ACTIVITY:
Return only the lines running from the top of the entries to the line with "localparam logic [3:0] ALU_SLL", inclusive, exactly as written.

PROVIDED INFORMATION:
--- src/rtl/alu_pkg.sv ---
// Shared ctrl encodings and sequencer states for alu_seq.
// ALU_DIV_EN adds the DIV state used by the iterative divider.
package alu_pkg;

   localparam logic [3:0] ALU_AND  = 4'b0000;
   localparam logic [3:0] ALU_OR   = 4'b0001;
   localparam logic [3:0] ALU_ADD  = 4'b0010;
   localparam logic [3:0] ALU_SLL  = 4'b0011;
   localparam logic [3:0] ALU_SRL  = 4'b0100;
   localparam logic [3:0] ALU_SRA  = 4'b0101;
   localparam logic [3:0] ALU_SUB  = 4'b0110;
   localparam logic [3:0] ALU_SLT  = 4'b0111;
   localparam logic [3:0] ALU_MULU = 4'b1000;
   localparam logic [3:0] ALU_DIVU = 4'b1010;
   localparam logic [3:0] ALU_NOR  = 4'b1100;

   typedef enum logic [1:0] {
      StIdle = 2'd0,
      StMul  = 2'd1,
`ifdef ALU_DIV_EN
      StDiv  = 2'd2,
`endif
      StDone = 2'd3
   } alu_state_t;

endpackage

--- src/rtl/alu_seq_iter.sv ---
// Shared one-bit-per-cycle datapath: shift-add multiply and, with ALU_DIV_EN,
// restoring divide. last_o marks the edge that completes the final iteration.
module alu_seq_iter
   import alu_pkg::*;
#(
   parameter int unsigned WIDTH = 32
) (
   input  logic             clk_i,
   input  logic             rst_i,
   input  logic             start_i,
`ifdef ALU_DIV_EN
   input  logic             div_i,
`endif
   input  logic [WIDTH-1:0] a_i,
   input  logic [WIDTH-1:0] b_i,
   output logic             last_o,
   output logic [WIDTH-1:0] lo_o,
   output logic [WIDTH-1:0] hi_o
);

   localparam int unsigned SHW = $clog2(WIDTH);
   localparam logic [SHW:0] LastCnt = (SHW+1)'(WIDTH - 1);
   localparam logic [SHW:0] CntOne  = (SHW+1)'(1);

   logic [WIDTH-1:0] acc_q, acc_d;
   logic [WIDTH-1:0] lo_q, lo_d;
   logic [WIDTH-1:0] opnd_q;
   logic [SHW:0]     cnt_q;
   logic             busy_q;
   logic [WIDTH:0]   mul_sum;
`ifdef ALU_DIV_EN
   logic             div_q;
   logic [WIDTH:0]   div_rem;
   logic [WIDTH-1:0] div_diff;
   logic             div_ge;
`endif

   always_comb begin
      // {acc, lo} holds the partial product; lo shifts out multiplier bits.
      mul_sum = {1'b0, acc_q} + (lo_q[0] ? {1'b0, opnd_q} : '0);
      acc_d   = mul_sum[WIDTH:1];
      lo_d    = {mul_sum[0], lo_q[WIDTH-1:1]};
`ifdef ALU_DIV_EN
      // lo shifts dividend bits into the remainder and quotient bits in.
      div_rem  = {acc_q, lo_q[WIDTH-1]};
      div_diff = div_rem[WIDTH-1:0] - opnd_q;
      div_ge   = (div_rem >= {1'b0, opnd_q});
      if (div_q) begin
         acc_d = div_ge ? div_diff : div_rem[WIDTH-1:0];
         lo_d  = {lo_q[WIDTH-2:0], div_ge};
      end
`endif
   end

   always_ff @(posedge clk_i or negedge rst_i) begin
      if (!rst_i) begin
         acc_q  <= '0;
         lo_q   <= '0;
         opnd_q <= '0;
         cnt_q  <= '0;
         busy_q <= 1'b0;
`ifdef ALU_DIV_EN
         div_q  <= 1'b0;
`endif
      end else if (start_i) begin
         acc_q  <= '0;
         cnt_q  <= '0;
         busy_q <= 1'b1;
`ifdef ALU_DIV_EN
         div_q  <= div_i;
         opnd_q <= div_i ? b_i : a_i;
         lo_q   <= div_i ? a_i : b_i;
`else
         opnd_q <= a_i;
         lo_q   <= b_i;
`endif
      end else if (busy_q) begin
         acc_q <= acc_d;
         lo_q  <= lo_d;
         cnt_q <= cnt_q + CntOne;
         if (cnt_q == LastCnt) begin
            busy_q <= 1'b0;
         end
      end
   end

   assign last_o = busy_q && (cnt_q == LastCnt);
   assign lo_o   = lo_q;
   assign hi_o   = acc_q;

endmodule

--- src/rtl/alu_seq.sv ---
// Registered execute-stage ALU with valid/ready handshake and iterative MULU.
// Defining ALU_DIV_EN adds the iterative DIVU (code 1010).
module alu_seq
   import alu_pkg::*;
#(
   parameter int unsigned WIDTH = 32
) (
   input  logic             clk_i,
   input  logic             rst_i,
   input  logic             valid_i,
   output logic             ready_o,
   input  logic [WIDTH-1:0] src1_i,
   input  logic [WIDTH-1:0] src2_i,
   input  logic [3:0]       ctrl_i,
   output logic             valid_o,
   output logic [WIDTH-1:0] result_o,
   output logic [WIDTH-1:0] result_hi_o,
   output logic             zero_o,
   output logic             overflow_o
);

   localparam int unsigned SHW = $clog2(WIDTH);

   alu_state_t       state_q;
   logic             valid_q, zero_q, ovf_q;
   logic [WIDTH-1:0] result_q, result_hi_q;

   logic [SHW-1:0]   shamt;
   logic [WIDTH-1:0] sum, diff, sc_res;
   logic             sc_ovf;
   logic             is_mul, is_multi, iter_start, iter_last;
   logic [WIDTH-1:0] iter_lo, iter_hi;
`ifdef ALU_DIV_EN
   logic             is_div;
   assign is_div   = (ctrl_i == ALU_DIVU);
   assign is_multi = is_mul || is_div;
`else
   assign is_multi = is_mul;
`endif

   assign shamt      = src2_i[SHW-1:0];
   assign sum        = src1_i + src2_i;
   assign diff       = src1_i - src2_i;
   assign is_mul     = (ctrl_i == ALU_MULU);
   assign ready_o    = (state_q == StIdle);
   assign iter_start = valid_i && ready_o && is_multi;

   always_comb begin
      sc_res = '0;
      sc_ovf = 1'b0;
      case (ctrl_i)
         ALU_AND: sc_res = src1_i & src2_i;
         ALU_OR:  sc_res = src1_i | src2_i;
         ALU_NOR: sc_res = ~(src1_i | src2_i);
         ALU_ADD: begin
            sc_res = sum;
            sc_ovf = (src1_i[WIDTH-1] == src2_i[WIDTH-1]) && (sum[WIDTH-1] != src1_i[WIDTH-1]);
         end
         ALU_SUB: begin
            sc_res = diff;
            sc_ovf = (src1_i[WIDTH-1] != src2_i[WIDTH-1]) && (diff[WIDTH-1] != src1_i[WIDTH-1]);
         end
         ALU_SLT: sc_res = {{(WIDTH-1){1'b0}}, ($signed(src1_i) < $signed(src2_i))};
         ALU_SLL: sc_res = src1_i << shamt;
         ALU_SRL: sc_res = src1_i >> shamt;
         ALU_SRA: sc_res = $unsigned($signed(src1_i) >>> shamt);
         default: ;
      endcase
   end

   alu_seq_iter #(
      .WIDTH(WIDTH)
   ) u_iter (
      .clk_i  (clk_i),
      .rst_i  (rst_i),
      .start_i(iter_start),
`ifdef ALU_DIV_EN
      .div_i  (is_div),
`endif
      .a_i    (src1_i),
      .b_i    (src2_i),
      .last_o (iter_last),
      .lo_o   (iter_lo),
      .hi_o   (iter_hi)
   );

   always_ff @(posedge clk_i or negedge rst_i) begin
      if (!rst_i) begin
         state_q     <= StIdle;
         valid_q     <= 1'b0;
         result_q    <= '0;
         result_hi_q <= '0;
         zero_q      <= 1'b1;
         ovf_q       <= 1'b0;
      end else begin
         valid_q <= 1'b0;
         case (state_q)
            StIdle: begin
               if (valid_i) begin
                  if (is_mul) begin
                     state_q <= StMul;
`ifdef ALU_DIV_EN
                  end else if (is_div) begin
                     state_q <= StDiv;
`endif
                  end else begin
                     valid_q     <= 1'b1;
                     result_q    <= sc_res;
                     result_hi_q <= '0;
                     zero_q      <= (sc_res == '0);
                     ovf_q       <= sc_ovf;
                  end
               end
            end
            StMul: if (iter_last) state_q <= StDone;
`ifdef ALU_DIV_EN
            StDiv: if (iter_last) state_q <= StDone;
`endif
            StDone: begin
               state_q     <= StIdle;
               valid_q     <= 1'b1;
               result_q    <= iter_lo;
               result_hi_q <= iter_hi;
               zero_q      <= (iter_lo == '0);
               ovf_q       <= 1'b0;
            end
            default: state_q <= StIdle;
         endcase
      end
   end

   assign valid_o     = valid_q;
   assign result_o    = result_q;
   assign result_hi_o = result_hi_q;
   assign zero_o      = zero_q;
   assign overflow_o  = ovf_q;

endmodule
--- config.mk ---
export PLATFORM = sky130hd
export DESIGN_NAME = alu_seq
export DESIGN_NICKNAME = d
export VERILOG_FILES = /design/src/rtl/alu_pkg.sv /design/src/rtl/alu_seq_iter.sv /design/src/rtl/alu_seq.sv
export SDC_FILE = /design/constraint.sdc
export NUM_CORES = 1
export LEC_CHECK = 0
export ABC_AREA = 1
export BUFFER_PORTS_ARGS = -buffer_cell sky130_fd_sc_hd__buf_2
export CORE_AREA = 2 2 168 294
export CTS_CLUSTER_DIAMETER = 60
export CTS_CLUSTER_SIZE = 12
export DETAILED_ROUTE_END_ITERATION = 16
export DIE_AREA = 0 0 170 296
export PLACE_DENSITY_LB_ADDON = 0.05
export SETUP_SLACK_MARGIN = 0.05
export SLEW_MARGIN = 25
export SYNTH_ARGS = -nofsm -noshare
export SYNTH_HDL_FRONTEND = slang
export SYNTH_SLANG_ARGS = --single-unit
--- constraint.sdc ---
create_clock -name clk_i -period 3.3 [get_ports clk_i]
set_clock_uncertainty 0.15 [all_clocks]
set_input_delay 0.495 -clock clk_i [delete_from_list [all_inputs] [get_ports clk_i]]
set_output_delay 0.495 -clock clk_i [all_outputs]
set_load 0.005 [all_outputs]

WRITTEN SOLUTION:
--- src/rtl/alu_pkg.sv ---
// Shared ctrl encodings and sequencer states for alu_seq.
// ALU_DIV_EN adds the DIV state used by the iterative divider.
package alu_pkg;

   localparam logic [3:0] ALU_AND  = 4'b0000;
   localparam logic [3:0] ALU_OR   = 4'b0001;
   localparam logic [3:0] ALU_ADD  = 4'b0010;
   localparam logic [3:0] ALU_SLL  = 4'b0011;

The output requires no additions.